*** Opening of Exercise material ***
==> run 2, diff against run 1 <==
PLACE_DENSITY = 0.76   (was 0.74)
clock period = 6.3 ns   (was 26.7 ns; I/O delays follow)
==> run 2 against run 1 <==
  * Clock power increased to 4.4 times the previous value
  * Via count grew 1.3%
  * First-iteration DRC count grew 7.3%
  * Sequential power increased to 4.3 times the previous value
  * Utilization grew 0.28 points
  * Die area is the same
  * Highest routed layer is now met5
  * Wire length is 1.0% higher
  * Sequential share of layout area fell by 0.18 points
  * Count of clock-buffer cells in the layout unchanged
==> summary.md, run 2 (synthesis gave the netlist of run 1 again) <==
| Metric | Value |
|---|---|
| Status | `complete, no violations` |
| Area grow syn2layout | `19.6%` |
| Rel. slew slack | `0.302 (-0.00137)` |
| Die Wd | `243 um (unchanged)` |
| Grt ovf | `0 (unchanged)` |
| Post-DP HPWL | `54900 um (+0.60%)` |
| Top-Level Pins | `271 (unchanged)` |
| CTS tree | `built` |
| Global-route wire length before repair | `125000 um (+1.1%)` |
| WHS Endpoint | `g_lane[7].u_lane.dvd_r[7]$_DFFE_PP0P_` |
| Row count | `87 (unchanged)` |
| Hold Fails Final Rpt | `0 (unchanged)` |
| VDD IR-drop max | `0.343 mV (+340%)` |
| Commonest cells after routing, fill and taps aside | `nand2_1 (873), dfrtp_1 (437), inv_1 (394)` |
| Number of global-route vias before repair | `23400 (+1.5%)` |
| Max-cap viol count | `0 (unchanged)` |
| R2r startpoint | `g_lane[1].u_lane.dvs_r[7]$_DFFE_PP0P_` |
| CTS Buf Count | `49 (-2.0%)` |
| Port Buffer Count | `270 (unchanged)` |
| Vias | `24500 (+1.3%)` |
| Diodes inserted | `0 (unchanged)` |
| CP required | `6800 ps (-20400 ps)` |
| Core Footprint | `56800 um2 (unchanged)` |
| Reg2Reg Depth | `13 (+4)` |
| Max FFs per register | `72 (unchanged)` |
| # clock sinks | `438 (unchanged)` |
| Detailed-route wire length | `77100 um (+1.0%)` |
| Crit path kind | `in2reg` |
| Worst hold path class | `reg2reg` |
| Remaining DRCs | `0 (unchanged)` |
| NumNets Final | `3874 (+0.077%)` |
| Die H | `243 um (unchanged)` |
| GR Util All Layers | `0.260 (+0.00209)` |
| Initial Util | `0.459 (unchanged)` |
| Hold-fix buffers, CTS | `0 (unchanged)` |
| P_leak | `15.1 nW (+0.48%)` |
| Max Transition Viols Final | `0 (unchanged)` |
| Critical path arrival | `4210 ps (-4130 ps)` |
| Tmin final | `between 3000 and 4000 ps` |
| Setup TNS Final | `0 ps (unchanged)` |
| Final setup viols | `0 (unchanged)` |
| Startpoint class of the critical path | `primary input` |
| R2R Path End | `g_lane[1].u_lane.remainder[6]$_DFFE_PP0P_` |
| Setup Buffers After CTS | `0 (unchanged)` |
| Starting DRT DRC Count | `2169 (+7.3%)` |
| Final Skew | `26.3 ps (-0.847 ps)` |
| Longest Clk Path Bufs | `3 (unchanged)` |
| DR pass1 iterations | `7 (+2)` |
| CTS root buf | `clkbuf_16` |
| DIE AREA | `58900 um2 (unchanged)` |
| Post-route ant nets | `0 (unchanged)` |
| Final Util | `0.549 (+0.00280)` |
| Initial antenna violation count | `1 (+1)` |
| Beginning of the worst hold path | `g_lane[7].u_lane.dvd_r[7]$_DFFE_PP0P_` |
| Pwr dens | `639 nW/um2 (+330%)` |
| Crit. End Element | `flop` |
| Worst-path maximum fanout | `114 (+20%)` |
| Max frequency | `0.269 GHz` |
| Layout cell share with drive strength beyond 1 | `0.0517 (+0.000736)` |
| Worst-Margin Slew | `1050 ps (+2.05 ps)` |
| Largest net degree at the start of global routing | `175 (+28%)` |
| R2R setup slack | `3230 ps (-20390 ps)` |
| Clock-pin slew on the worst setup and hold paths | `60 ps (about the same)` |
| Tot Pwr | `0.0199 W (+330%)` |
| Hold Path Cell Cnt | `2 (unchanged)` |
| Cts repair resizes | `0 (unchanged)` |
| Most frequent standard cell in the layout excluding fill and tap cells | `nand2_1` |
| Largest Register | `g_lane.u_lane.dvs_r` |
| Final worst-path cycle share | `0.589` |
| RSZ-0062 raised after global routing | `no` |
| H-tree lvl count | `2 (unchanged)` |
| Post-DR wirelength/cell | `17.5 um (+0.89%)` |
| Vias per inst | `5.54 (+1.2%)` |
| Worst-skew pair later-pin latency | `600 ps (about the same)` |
*** Close of Exercise material ***
• _What to work on_: The expected answer is a copy of each line in the listing above that contains "repair".

• _Solution to this task_:
| Global-route wire length before repair | `125000 um (+1.1%)` |
| Number of global-route vias before repair | `23400 (+1.5%)` |
| Cts repair resizes | `0 (unchanged)` |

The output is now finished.